PROBLEM DESCRIPTION:
Go through the entries below and copy each line containing the word "after".

SUPPLIED INFORMATION Block Start

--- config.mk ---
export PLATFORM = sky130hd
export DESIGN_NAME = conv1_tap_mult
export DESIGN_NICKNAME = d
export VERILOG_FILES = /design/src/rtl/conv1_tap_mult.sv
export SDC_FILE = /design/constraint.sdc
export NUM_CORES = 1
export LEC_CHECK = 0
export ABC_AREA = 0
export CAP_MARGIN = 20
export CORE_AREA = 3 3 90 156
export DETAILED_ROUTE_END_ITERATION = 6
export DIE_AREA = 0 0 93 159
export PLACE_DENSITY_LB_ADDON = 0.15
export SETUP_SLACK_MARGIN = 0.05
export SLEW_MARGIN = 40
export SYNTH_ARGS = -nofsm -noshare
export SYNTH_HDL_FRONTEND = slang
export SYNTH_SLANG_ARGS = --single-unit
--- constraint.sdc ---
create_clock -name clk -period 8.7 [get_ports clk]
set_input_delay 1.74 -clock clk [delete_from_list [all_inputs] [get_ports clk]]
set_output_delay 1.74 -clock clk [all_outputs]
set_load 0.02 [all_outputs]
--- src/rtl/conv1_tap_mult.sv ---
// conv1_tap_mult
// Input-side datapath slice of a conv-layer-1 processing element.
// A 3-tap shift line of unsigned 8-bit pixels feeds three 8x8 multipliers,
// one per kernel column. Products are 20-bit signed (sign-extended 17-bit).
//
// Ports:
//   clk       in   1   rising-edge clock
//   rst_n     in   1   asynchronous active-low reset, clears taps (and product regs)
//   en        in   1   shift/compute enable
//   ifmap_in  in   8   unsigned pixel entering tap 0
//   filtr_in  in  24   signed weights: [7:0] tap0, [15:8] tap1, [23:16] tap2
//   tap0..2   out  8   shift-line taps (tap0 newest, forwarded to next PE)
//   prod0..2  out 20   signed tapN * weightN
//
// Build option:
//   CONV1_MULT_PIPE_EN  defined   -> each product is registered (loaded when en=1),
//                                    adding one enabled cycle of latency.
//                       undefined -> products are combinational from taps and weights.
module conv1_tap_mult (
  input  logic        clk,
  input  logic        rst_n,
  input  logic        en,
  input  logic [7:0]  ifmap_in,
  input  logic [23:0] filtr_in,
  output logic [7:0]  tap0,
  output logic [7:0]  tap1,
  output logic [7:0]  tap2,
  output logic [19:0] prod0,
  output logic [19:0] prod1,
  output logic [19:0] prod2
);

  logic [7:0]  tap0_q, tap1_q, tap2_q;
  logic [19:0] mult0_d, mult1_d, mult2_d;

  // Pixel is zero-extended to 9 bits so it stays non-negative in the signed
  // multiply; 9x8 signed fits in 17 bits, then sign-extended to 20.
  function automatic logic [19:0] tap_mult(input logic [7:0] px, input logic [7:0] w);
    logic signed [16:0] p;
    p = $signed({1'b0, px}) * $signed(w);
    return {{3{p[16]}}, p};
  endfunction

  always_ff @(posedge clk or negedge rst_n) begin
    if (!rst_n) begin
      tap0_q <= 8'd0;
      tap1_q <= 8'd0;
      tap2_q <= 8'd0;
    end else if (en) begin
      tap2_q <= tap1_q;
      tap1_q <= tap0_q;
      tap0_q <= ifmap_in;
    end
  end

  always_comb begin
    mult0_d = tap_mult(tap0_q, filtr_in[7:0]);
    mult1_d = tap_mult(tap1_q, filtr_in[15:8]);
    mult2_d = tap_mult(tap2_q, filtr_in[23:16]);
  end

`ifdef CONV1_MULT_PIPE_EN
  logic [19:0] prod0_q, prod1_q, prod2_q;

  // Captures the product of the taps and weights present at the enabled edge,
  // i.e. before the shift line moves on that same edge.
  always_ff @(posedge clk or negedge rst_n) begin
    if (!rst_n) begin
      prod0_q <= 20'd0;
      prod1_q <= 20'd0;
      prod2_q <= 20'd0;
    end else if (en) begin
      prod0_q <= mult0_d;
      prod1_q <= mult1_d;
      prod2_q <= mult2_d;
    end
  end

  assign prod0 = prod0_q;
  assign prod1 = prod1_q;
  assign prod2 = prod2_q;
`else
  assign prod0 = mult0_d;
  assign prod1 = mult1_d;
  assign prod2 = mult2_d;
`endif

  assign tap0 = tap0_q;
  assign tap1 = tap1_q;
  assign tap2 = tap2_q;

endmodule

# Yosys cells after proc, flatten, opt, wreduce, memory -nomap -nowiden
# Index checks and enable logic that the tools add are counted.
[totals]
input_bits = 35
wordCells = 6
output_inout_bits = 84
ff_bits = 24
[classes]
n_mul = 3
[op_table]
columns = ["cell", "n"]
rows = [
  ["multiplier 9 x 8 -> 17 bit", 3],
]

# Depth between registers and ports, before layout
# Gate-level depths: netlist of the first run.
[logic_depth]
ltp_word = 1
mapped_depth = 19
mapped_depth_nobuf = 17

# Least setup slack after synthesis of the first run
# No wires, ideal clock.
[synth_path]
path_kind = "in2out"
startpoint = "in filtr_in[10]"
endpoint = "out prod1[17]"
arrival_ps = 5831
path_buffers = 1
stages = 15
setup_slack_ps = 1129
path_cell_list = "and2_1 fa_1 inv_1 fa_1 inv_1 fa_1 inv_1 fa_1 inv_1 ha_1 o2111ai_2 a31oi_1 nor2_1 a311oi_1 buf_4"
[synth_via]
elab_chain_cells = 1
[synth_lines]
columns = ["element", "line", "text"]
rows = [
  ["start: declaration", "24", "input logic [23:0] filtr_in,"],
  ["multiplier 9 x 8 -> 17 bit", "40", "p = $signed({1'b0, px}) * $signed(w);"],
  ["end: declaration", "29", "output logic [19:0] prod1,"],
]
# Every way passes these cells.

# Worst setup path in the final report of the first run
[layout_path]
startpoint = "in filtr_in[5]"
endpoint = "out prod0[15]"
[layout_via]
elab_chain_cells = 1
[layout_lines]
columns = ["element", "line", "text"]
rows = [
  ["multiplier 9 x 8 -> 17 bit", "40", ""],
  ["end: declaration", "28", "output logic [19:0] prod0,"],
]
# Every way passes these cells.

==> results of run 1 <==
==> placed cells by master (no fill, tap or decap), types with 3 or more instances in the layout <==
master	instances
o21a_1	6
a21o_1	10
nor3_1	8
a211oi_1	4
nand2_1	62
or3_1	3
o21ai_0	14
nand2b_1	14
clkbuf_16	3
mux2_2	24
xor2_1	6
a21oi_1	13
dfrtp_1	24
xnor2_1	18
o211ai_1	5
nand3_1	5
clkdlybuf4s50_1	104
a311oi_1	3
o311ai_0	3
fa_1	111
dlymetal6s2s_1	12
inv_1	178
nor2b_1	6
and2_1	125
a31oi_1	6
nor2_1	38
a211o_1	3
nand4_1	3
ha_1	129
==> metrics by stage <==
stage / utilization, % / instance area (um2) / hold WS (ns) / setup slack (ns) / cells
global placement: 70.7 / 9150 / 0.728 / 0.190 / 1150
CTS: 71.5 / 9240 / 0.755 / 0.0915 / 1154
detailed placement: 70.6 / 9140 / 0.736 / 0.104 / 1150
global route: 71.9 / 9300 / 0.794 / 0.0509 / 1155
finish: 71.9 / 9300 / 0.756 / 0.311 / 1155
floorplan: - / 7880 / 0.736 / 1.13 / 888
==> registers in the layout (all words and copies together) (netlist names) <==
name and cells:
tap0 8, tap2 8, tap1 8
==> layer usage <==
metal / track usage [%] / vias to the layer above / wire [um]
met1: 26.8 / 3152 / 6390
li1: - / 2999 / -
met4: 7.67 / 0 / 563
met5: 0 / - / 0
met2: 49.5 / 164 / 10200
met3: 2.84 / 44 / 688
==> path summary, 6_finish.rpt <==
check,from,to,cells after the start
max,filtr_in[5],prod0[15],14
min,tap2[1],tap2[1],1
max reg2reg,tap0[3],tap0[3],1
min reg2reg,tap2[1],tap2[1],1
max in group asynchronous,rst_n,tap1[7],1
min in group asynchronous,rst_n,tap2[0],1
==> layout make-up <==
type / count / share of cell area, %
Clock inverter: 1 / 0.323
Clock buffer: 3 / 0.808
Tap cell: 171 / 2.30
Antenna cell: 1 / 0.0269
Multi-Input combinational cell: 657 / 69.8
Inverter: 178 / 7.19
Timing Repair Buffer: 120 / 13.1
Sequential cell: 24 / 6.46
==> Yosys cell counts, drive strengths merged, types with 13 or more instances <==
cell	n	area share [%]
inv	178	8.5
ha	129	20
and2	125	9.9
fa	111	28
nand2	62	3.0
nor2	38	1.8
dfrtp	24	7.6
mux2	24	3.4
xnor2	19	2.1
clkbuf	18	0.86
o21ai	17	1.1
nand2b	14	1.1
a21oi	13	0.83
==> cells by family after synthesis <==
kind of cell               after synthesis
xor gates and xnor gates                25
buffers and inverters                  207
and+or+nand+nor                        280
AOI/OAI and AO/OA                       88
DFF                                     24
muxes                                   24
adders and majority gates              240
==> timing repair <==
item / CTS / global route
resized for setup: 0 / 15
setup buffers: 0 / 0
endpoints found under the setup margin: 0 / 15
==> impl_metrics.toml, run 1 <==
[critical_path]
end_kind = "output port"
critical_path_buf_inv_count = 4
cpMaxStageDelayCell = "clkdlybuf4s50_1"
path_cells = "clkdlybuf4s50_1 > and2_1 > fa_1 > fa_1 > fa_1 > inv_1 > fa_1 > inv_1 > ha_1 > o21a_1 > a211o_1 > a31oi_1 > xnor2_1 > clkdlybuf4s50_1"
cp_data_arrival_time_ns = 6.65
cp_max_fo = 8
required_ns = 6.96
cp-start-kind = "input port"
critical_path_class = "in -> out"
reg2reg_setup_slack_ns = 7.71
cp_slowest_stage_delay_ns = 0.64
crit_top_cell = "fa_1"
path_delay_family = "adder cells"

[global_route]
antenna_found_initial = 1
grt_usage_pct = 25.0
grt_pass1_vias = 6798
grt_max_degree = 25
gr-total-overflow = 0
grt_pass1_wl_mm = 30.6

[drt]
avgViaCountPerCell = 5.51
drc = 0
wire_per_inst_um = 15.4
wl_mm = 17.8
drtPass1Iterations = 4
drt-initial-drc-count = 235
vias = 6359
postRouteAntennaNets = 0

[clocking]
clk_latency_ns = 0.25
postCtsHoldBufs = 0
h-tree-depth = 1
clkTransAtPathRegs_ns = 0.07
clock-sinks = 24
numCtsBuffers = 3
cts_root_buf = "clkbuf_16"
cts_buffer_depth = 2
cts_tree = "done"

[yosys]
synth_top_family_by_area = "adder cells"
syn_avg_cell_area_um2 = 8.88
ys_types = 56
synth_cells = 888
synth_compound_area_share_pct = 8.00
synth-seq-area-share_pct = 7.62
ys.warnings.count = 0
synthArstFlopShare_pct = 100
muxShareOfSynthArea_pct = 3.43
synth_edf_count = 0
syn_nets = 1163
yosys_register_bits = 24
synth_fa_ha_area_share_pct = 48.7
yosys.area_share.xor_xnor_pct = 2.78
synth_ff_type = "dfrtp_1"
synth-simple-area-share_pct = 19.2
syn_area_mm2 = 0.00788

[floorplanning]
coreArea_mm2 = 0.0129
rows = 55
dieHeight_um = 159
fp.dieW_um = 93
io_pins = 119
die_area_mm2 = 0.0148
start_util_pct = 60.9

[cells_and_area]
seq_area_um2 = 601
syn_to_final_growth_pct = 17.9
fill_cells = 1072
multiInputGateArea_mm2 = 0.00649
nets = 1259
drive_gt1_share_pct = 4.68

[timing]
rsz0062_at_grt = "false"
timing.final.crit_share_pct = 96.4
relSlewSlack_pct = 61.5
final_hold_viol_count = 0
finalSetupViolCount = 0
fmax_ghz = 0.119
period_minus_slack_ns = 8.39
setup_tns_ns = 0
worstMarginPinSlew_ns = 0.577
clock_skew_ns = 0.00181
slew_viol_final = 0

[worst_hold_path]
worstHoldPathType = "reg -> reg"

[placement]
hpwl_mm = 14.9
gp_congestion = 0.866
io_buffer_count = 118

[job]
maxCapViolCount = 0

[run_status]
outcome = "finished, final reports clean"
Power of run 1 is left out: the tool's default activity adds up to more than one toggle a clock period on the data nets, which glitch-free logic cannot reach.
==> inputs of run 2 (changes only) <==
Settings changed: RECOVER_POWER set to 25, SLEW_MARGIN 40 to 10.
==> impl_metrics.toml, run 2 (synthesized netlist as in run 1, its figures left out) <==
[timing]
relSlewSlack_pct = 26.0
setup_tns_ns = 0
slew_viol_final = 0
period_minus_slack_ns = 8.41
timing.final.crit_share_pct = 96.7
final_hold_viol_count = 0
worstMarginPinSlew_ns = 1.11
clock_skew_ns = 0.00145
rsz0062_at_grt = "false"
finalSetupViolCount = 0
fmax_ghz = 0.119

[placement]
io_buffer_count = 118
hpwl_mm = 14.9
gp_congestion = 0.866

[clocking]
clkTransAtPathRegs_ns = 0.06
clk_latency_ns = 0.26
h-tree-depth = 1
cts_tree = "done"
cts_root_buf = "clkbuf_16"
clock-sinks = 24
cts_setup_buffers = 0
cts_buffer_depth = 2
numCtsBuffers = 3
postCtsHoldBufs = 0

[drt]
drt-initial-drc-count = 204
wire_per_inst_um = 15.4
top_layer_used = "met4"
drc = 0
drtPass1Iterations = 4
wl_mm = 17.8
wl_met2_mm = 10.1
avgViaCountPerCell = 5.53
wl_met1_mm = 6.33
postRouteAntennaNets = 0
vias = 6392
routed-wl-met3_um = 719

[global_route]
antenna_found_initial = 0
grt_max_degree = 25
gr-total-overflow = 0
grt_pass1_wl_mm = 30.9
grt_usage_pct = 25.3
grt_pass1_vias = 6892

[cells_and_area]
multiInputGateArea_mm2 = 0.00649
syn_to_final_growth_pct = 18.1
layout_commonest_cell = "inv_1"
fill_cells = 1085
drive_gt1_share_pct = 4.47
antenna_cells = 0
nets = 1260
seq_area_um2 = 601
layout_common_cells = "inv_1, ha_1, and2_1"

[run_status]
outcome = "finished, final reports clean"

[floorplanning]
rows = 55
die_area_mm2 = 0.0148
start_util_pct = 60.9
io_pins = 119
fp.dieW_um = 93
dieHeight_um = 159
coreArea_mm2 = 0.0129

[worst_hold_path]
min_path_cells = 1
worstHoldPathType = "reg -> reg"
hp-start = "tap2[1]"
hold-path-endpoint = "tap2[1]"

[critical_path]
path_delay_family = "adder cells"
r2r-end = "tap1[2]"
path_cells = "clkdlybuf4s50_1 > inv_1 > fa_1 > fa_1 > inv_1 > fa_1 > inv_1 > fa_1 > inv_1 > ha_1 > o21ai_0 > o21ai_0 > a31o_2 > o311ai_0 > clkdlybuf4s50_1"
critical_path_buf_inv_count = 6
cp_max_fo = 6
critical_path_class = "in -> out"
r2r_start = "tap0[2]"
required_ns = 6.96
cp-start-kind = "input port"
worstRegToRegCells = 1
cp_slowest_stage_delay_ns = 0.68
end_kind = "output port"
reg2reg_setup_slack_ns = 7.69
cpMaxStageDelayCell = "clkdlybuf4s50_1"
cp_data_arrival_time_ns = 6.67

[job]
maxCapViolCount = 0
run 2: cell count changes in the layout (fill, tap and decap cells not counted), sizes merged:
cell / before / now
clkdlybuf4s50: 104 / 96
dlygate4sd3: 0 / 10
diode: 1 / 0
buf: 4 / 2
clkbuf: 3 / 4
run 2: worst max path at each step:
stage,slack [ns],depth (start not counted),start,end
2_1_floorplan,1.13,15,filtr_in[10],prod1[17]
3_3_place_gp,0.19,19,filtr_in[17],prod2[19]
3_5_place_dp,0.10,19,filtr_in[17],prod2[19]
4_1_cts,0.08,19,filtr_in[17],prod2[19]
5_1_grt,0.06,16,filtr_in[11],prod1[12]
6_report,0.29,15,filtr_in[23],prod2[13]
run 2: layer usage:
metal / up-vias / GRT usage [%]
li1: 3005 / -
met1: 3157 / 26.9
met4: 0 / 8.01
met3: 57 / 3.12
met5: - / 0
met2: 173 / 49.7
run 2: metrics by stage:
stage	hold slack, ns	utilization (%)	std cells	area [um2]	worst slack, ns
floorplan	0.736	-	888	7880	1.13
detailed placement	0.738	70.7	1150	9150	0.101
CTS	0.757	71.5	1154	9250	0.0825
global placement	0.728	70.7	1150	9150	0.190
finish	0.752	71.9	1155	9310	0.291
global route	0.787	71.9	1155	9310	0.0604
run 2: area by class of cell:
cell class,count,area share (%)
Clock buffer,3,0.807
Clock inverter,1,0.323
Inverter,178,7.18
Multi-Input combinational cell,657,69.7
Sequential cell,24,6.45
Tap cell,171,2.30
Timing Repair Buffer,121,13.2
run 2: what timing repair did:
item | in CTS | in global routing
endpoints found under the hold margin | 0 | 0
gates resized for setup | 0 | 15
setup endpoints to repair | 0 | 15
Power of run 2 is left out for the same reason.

SUPPLIED INFORMATION Block End
SUPPLIED INFORMATION Block Start

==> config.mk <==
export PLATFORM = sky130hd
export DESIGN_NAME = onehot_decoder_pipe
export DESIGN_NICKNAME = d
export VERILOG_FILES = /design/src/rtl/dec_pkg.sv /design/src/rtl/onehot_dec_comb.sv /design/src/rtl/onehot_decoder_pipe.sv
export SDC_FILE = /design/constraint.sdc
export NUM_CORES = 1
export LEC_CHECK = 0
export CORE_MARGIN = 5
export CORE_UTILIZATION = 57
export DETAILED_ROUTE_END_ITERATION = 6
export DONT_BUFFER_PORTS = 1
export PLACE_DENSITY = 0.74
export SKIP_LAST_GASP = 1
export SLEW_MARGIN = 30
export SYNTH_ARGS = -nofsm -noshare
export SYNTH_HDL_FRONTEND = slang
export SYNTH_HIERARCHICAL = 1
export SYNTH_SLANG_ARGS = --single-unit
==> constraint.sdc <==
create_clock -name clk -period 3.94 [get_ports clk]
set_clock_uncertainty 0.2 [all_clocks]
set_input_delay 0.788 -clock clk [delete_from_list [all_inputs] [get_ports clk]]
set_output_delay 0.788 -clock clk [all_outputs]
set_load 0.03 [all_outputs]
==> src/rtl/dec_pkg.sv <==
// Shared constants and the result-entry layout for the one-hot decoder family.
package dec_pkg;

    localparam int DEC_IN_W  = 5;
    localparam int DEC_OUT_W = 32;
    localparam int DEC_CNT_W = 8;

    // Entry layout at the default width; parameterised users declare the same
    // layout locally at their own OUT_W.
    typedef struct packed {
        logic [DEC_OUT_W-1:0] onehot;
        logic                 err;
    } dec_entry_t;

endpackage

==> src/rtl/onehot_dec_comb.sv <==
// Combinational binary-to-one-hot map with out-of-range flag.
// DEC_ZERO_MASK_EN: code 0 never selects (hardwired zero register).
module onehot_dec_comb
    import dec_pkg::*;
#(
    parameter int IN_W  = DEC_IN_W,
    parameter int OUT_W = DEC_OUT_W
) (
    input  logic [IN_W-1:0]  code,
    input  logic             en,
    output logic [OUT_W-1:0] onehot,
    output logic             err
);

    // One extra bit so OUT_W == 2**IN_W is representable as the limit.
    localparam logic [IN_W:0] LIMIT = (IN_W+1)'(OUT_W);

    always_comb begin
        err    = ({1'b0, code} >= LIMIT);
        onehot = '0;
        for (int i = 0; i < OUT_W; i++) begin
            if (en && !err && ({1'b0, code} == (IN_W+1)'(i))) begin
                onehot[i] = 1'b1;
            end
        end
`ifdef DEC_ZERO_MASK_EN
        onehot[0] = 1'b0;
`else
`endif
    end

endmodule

SUPPLIED INFORMATION Block End

RESULT FOR THIS EXERCISE:
# Yosys cells after proc, flatten, opt, wreduce, memory -nomap -nowiden
# Least setup slack after synthesis of the first run
check,from,to,cells after the start
==> cells by family after synthesis <==
kind of cell               after synthesis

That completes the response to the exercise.